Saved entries
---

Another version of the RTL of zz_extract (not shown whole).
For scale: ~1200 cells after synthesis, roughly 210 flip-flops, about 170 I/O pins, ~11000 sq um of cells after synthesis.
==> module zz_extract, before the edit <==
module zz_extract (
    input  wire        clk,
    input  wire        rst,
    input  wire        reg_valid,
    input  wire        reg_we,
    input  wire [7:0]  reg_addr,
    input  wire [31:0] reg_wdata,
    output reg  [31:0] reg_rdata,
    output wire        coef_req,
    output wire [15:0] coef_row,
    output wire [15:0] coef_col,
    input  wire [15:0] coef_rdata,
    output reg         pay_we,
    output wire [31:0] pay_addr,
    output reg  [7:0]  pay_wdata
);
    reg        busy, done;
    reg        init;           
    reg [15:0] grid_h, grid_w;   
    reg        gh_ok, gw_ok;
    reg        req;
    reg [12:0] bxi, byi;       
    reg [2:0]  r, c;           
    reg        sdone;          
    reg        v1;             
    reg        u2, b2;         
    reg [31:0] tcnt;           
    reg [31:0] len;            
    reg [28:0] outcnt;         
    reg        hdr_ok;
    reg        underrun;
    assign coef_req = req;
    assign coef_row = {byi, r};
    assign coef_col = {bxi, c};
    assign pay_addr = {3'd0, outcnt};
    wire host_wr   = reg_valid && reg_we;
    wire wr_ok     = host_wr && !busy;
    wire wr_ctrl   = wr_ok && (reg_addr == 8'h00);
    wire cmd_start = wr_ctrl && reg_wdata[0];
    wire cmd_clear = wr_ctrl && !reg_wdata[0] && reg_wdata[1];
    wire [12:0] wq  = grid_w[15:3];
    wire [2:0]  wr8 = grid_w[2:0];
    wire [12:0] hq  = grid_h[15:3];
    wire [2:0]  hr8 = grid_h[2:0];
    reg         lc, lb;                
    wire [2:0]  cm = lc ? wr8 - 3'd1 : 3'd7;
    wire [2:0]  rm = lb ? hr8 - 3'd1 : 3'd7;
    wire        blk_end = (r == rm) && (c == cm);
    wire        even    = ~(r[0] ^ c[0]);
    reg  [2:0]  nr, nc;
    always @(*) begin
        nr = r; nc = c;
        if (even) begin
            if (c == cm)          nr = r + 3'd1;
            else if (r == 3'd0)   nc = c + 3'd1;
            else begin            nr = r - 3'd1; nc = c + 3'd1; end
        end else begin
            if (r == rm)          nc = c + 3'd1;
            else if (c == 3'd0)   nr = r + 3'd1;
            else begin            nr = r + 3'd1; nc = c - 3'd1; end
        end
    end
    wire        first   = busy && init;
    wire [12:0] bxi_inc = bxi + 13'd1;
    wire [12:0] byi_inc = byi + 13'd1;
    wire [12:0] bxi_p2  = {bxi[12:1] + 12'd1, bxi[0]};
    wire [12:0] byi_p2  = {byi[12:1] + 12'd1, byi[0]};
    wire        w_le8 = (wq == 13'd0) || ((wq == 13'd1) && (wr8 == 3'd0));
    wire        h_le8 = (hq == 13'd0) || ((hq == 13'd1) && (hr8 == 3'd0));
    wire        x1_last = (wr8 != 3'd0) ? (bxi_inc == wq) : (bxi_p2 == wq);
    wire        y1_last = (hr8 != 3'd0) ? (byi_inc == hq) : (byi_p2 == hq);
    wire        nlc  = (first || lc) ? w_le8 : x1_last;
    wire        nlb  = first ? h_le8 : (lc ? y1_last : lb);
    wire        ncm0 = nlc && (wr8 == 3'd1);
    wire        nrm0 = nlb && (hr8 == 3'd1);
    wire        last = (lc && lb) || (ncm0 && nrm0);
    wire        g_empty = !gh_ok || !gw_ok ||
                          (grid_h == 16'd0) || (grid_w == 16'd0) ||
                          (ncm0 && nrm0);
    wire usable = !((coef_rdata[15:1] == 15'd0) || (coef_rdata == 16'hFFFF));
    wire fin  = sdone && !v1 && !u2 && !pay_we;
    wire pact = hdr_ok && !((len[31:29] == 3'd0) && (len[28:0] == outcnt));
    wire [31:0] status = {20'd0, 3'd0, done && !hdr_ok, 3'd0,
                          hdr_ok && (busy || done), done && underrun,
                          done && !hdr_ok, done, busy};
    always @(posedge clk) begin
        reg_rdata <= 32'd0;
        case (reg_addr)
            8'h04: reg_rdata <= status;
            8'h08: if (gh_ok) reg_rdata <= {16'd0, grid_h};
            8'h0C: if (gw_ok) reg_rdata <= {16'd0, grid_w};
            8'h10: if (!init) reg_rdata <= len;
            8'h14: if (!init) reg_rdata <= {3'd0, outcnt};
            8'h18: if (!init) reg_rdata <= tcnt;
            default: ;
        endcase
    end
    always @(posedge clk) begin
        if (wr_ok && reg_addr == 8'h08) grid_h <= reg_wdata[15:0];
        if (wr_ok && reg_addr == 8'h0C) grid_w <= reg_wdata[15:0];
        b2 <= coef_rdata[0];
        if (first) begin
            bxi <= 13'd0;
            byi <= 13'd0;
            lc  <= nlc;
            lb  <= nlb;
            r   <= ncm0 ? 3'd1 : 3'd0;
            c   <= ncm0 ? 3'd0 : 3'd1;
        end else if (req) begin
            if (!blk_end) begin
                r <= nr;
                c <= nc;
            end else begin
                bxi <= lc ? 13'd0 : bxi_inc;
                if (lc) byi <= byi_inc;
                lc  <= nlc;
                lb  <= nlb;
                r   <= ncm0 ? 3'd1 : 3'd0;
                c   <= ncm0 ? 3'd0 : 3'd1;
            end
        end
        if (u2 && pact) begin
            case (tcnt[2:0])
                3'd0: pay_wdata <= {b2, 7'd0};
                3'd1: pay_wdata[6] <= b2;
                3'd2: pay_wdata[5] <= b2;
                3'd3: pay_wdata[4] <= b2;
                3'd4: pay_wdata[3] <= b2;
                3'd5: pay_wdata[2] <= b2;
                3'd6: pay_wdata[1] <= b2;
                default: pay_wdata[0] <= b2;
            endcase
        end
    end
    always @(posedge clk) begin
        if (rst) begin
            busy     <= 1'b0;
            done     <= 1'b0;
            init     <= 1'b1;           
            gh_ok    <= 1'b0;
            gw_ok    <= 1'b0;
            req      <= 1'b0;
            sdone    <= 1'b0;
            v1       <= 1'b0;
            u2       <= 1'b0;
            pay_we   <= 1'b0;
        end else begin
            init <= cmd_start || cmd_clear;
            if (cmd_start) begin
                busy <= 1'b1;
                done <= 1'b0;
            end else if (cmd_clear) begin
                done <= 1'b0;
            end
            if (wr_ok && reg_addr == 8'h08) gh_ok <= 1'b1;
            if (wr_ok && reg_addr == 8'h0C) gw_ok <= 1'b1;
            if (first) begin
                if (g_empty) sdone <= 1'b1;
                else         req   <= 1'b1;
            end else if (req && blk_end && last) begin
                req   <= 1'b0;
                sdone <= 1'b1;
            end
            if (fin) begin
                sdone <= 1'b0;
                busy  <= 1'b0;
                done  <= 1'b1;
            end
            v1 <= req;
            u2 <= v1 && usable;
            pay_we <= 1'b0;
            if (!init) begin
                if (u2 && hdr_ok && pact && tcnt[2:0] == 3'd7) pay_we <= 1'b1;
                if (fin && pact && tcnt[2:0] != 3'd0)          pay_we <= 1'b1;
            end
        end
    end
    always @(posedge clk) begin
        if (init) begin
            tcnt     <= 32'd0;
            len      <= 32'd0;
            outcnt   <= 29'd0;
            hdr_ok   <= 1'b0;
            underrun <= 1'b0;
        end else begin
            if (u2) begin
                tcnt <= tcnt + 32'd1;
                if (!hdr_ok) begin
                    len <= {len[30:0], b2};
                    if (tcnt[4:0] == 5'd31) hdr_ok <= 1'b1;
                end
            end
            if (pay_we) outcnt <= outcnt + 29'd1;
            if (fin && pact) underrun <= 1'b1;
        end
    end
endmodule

▶ [WORK ITEM]:
When the line with "(hr8 == 3'd1);" is reached in the data above, begin copying, and stop after the line with "reg_rdata <= 32'd0;"; copy each line exactly, both ends included.

▶ [SOLUTION TO THIS EXERCISE]:
    wire        nrm0 = nlb && (hr8 == 3'd1);
    wire        last = (lc && lb) || (ncm0 && nrm0);
    wire        g_empty = !gh_ok || !gw_ok ||
                          (grid_h == 16'd0) || (grid_w == 16'd0) ||
                          (ncm0 && nrm0);
    wire usable = !((coef_rdata[15:1] == 15'd0) || (coef_rdata == 16'hFFFF));
    wire fin  = sdone && !v1 && !u2 && !pay_we;
    wire pact = hdr_ok && !((len[31:29] == 3'd0) && (len[28:0] == outcnt));
    wire [31:0] status = {20'd0, 3'd0, done && !hdr_ok, 3'd0,
                          hdr_ok && (busy || done), done && underrun,
                          done && !hdr_ok, done, busy};
    always @(posedge clk) begin
        reg_rdata <= 32'd0;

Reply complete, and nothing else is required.